----- INFORMATION -----
==> config.mk <==
export PLATFORM = sky130hd
export DESIGN_NAME = bbot_uart_route_switch_flat
export DESIGN_NICKNAME = d
export VERILOG_FILES = /design/src/rtl/bbot_uart_route_switch_if.sv /design/src/rtl/bbot_uart_route_switch.sv /design/src/flat_wrapper.sv
export SDC_FILE = /design/constraint.sdc
export NUM_CORES = 1
export LEC_CHECK = 0
export CORE_MARGIN = 3
export CORE_UTILIZATION = 44
export DETAILED_ROUTE_END_ITERATION = 8
export PLACE_DENSITY = 0.68
export SLEW_MARGIN = 0
export SYNTH_ARGS = -nofsm -noshare
export SYNTH_HDL_FRONTEND = slang
export SYNTH_SLANG_ARGS = --single-unit
==> constraint.sdc <==
create_clock -name clock -period 2.5 [get_ports clock]
set_input_delay 0.625 -clock clock [delete_from_list [all_inputs] [get_ports clock]]
set_output_delay 0.625 -clock clock [all_outputs]
set_load 0.05 [all_outputs]
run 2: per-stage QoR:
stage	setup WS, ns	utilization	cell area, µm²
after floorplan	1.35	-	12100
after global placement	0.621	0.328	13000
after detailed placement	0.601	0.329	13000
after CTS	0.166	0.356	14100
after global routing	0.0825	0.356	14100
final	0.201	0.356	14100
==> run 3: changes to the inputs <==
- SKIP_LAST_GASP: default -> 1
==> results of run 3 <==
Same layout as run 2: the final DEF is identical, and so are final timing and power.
[config.mk]
export PLATFORM = sky130hd
export DESIGN_NAME = cmp_result_tracker_flat
export DESIGN_NICKNAME = d
export VERILOG_FILES = /design/src/rtl/cmp_result_tracker_if.sv /design/src/rtl/cmp_result_tracker.sv /design/src/flat_wrapper.sv
export SDC_FILE = /design/constraint.sdc
export NUM_CORES = 1
export LEC_CHECK = 0
export ABC_AREA = 1
export BUFFER_PORTS_ARGS = -buffer_cell sky130_fd_sc_hd__buf_4
export CORE_MARGIN = 8
export CORE_UTILIZATION = 45
export CTS_BUF_LIST = sky130_fd_sc_hd__clkbuf_16
export DETAILED_ROUTE_END_ITERATION = 16
export GPL_TIMING_DRIVEN = 0
export PLACE_DENSITY = 0.67
export SKIP_LAST_GASP = 1
export SYNTH_ARGS = -nofsm -noshare
export SYNTH_HDL_FRONTEND = slang
export SYNTH_SLANG_ARGS = --single-unit
[constraint.sdc]
create_clock -name clk -period 3.6 [get_ports clk]
set_input_delay 0.36 -clock clk [delete_from_list [all_inputs] [get_ports clk]]
set_output_delay 0.36 -clock clk [all_outputs]
set_load 0.02 [all_outputs]
[src/rtl/cmp_result_tracker_if.sv]
// ---------------------------------------------------------------------------
// cmp_result_tracker_if
// Purpose : Groups the sample bus from the 8-bit magnitude comparator into
//           the result tracker.
// Signals : in_valid - sample strobe; a/b/eq/gt/lt are valid this cycle
//           a, b     - operands applied to the comparator
//           eq/gt/lt - comparator outcome flags
// Modports: master drives the bus (comparator side or bench),
//           slave receives it (tracker side).
// ---------------------------------------------------------------------------
interface cmp_result_tracker_if;
  logic       in_valid;
  logic [7:0] a;
  logic [7:0] b;
  logic       eq;
  logic       gt;
  logic       lt;

  modport master (output in_valid, a, b, eq, gt, lt);
  modport slave  (input  in_valid, a, b, eq, gt, lt);
endinterface

[src/rtl/cmp_result_tracker.sv]
// ---------------------------------------------------------------------------
// cmp_result_tracker
// Purpose : Registers each valid comparator result and cross-checks it
//           against an internal unsigned compare of a and b. It also keeps
//           saturating per-outcome counters and tracks the current and the
//           longest run of identical good outcomes.
// Ports   : clk        - rising-edge clock
//           rst        - synchronous active-high reset (overrides everything)
//           i_smp      - sample bus (slave modport of cmp_result_tracker_if)
//           clear      - synchronous statistics clear
//           out_valid  - registered result valid pulse
//           res_kind   - registered outcome: 00 none, 01 GT, 10 LT, 11 EQ
//           err        - sample was not one-hot or disagreed with a vs b
//           gt/lt/eq/err_count - saturating outcome counters (CW bits)
//           run_len    - length of the current run of identical outcomes
//           max_run    - longest run since reset/clear
// ---------------------------------------------------------------------------
module cmp_result_tracker #(
  parameter int CW = 8,
  parameter int RW = 6
) (
  input  logic                 clk,
  input  logic                 rst,
  cmp_result_tracker_if.slave  i_smp,
  input  logic                 clear,
  output logic                 out_valid,
  output logic [1:0]           res_kind,
  output logic                 err,
  output logic [CW-1:0]        gt_count,
  output logic [CW-1:0]        lt_count,
  output logic [CW-1:0]        eq_count,
  output logic [CW-1:0]        err_count,
  output logic [RW-1:0]        run_len,
  output logic [RW-1:0]        max_run
);

  // State encoding equals the res_kind code of the outcome being run,
  // so a good sample's kind maps straight onto its RUN_ state.
  typedef enum logic [1:0] {
    IDLE   = 2'b00,
    RUN_GT = 2'b01,
    RUN_LT = 2'b10,
    RUN_EQ = 2'b11
  } state_t;

  localparam logic [CW-1:0] CNT_ONE = CW'(1);
  localparam logic [RW-1:0] RUN_ONE = RW'(1);

  state_t        r_state;
  logic          r_outValid;
  logic [1:0]    r_resKind;
  logic          r_err;
  logic [CW-1:0] r_gtCount, r_ltCount, r_eqCount, r_errCount;
  logic [RW-1:0] r_runLen, r_maxRun;

  logic          w_oneHot;
  logic [1:0]    w_kind;
  logic [1:0]    w_refKind;
  logic          w_sampleErr;
  logic          w_good;
  logic          w_badSample;
  state_t        w_baseState;
  state_t        w_nextState;
  logic [RW-1:0] w_baseRun, w_baseMax, w_nextRun, w_nextMax;
  logic [CW-1:0] w_nextGt, w_nextLt, w_nextEq, w_nextErr;

  function automatic logic [CW-1:0] satIncCnt(input logic [CW-1:0] v);
    return (v == '1) ? v : v + CNT_ONE;
  endfunction

  function automatic logic [RW-1:0] satIncRun(input logic [RW-1:0] v);
    return (v == '1) ? v : v + RUN_ONE;
  endfunction

  // Classify the incoming sample: decode the comparator flags into a kind,
  // derive the reference kind from an unsigned a/b compare, and call the
  // sample an error if the flags are not one-hot or the two kinds differ.
  always_comb begin
    w_oneHot = ({i_smp.gt, i_smp.lt, i_smp.eq} == 3'b100) ||
               ({i_smp.gt, i_smp.lt, i_smp.eq} == 3'b010) ||
               ({i_smp.gt, i_smp.lt, i_smp.eq} == 3'b001);
    w_kind = 2'b00;
    if (i_smp.gt)      w_kind = 2'b01;
    else if (i_smp.lt) w_kind = 2'b10;
    else if (i_smp.eq) w_kind = 2'b11;
    if (i_smp.a > i_smp.b)      w_refKind = 2'b01;
    else if (i_smp.a < i_smp.b) w_refKind = 2'b10;
    else                        w_refKind = 2'b11;
    w_sampleErr = !w_oneHot || (w_kind != w_refKind);
    w_good      = i_smp.in_valid && !w_sampleErr;
    w_badSample = i_smp.in_valid && w_sampleErr;
  end

  // Next-state logic. Clear is applied first (back to IDLE), then a good
  // sample moves to the run state of its kind; error samples and idle
  // cycles leave the state alone.
  always_comb begin
    w_baseState = clear ? IDLE : r_state;
    w_nextState = w_baseState;
    if (w_good) w_nextState = state_t'(w_kind);
  end

  // Statistics next-values. Everything starts from the post-clear view so a
  // sample arriving in a clear cycle lands on zeroed statistics. max_run is
  // compared against the new run length so it never lags run_len.
  always_comb begin
    w_baseRun = clear ? '0 : r_runLen;
    w_baseMax = clear ? '0 : r_maxRun;
    w_nextGt  = clear ? '0 : r_gtCount;
    w_nextLt  = clear ? '0 : r_ltCount;
    w_nextEq  = clear ? '0 : r_eqCount;
    w_nextErr = clear ? '0 : r_errCount;
    w_nextRun = w_baseRun;
    if (w_good) begin
      if (w_baseState == state_t'(w_kind)) w_nextRun = satIncRun(w_baseRun);
      else                                 w_nextRun = RUN_ONE;
      case (w_kind)
        2'b01:   w_nextGt = satIncCnt(w_nextGt);
        2'b10:   w_nextLt = satIncCnt(w_nextLt);
        default: w_nextEq = satIncCnt(w_nextEq);
      endcase
    end
    if (w_badSample) w_nextErr = satIncCnt(w_nextErr);
    w_nextMax = (w_nextRun > w_baseMax) ? w_nextRun : w_baseMax;
  end

  // State and result registers. Reset wins over clear and any sample.
  always_ff @(posedge clk) begin
    if (rst) begin
      r_state    <= IDLE;
      r_outValid <= 1'b0;
      r_resKind  <= 2'b00;
      r_err      <= 1'b0;
      r_gtCount  <= '0;
      r_ltCount  <= '0;
      r_eqCount  <= '0;
      r_errCount <= '0;
      r_runLen   <= '0;
      r_maxRun   <= '0;
    end else begin
      r_state    <= w_nextState;
      r_outValid <= i_smp.in_valid;
      r_resKind  <= w_good ? w_kind : 2'b00;
      r_err      <= w_badSample;
      r_gtCount  <= w_nextGt;
      r_ltCount  <= w_nextLt;
      r_eqCount  <= w_nextEq;
      r_errCount <= w_nextErr;
      r_runLen   <= w_nextRun;
      r_maxRun   <= w_nextMax;
    end
  end

  assign out_valid = r_outValid;
  assign res_kind  = r_resKind;
  assign err       = r_err;
  assign gt_count  = r_gtCount;
  assign lt_count  = r_ltCount;
  assign eq_count  = r_eqCount;
  assign err_count = r_errCount;
  assign run_len   = r_runLen;
  assign max_run   = r_maxRun;

endmodule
-----
**WHAT YOU NEED TO DO:** Search the records for the string "satIncRun" and report each line that has it.

**COMPLETED TASK:**
  function automatic logic [RW-1:0] satIncRun(input logic [RW-1:0] v);
      if (w_baseState == state_t'(w_kind)) w_nextRun = satIncRun(w_baseRun);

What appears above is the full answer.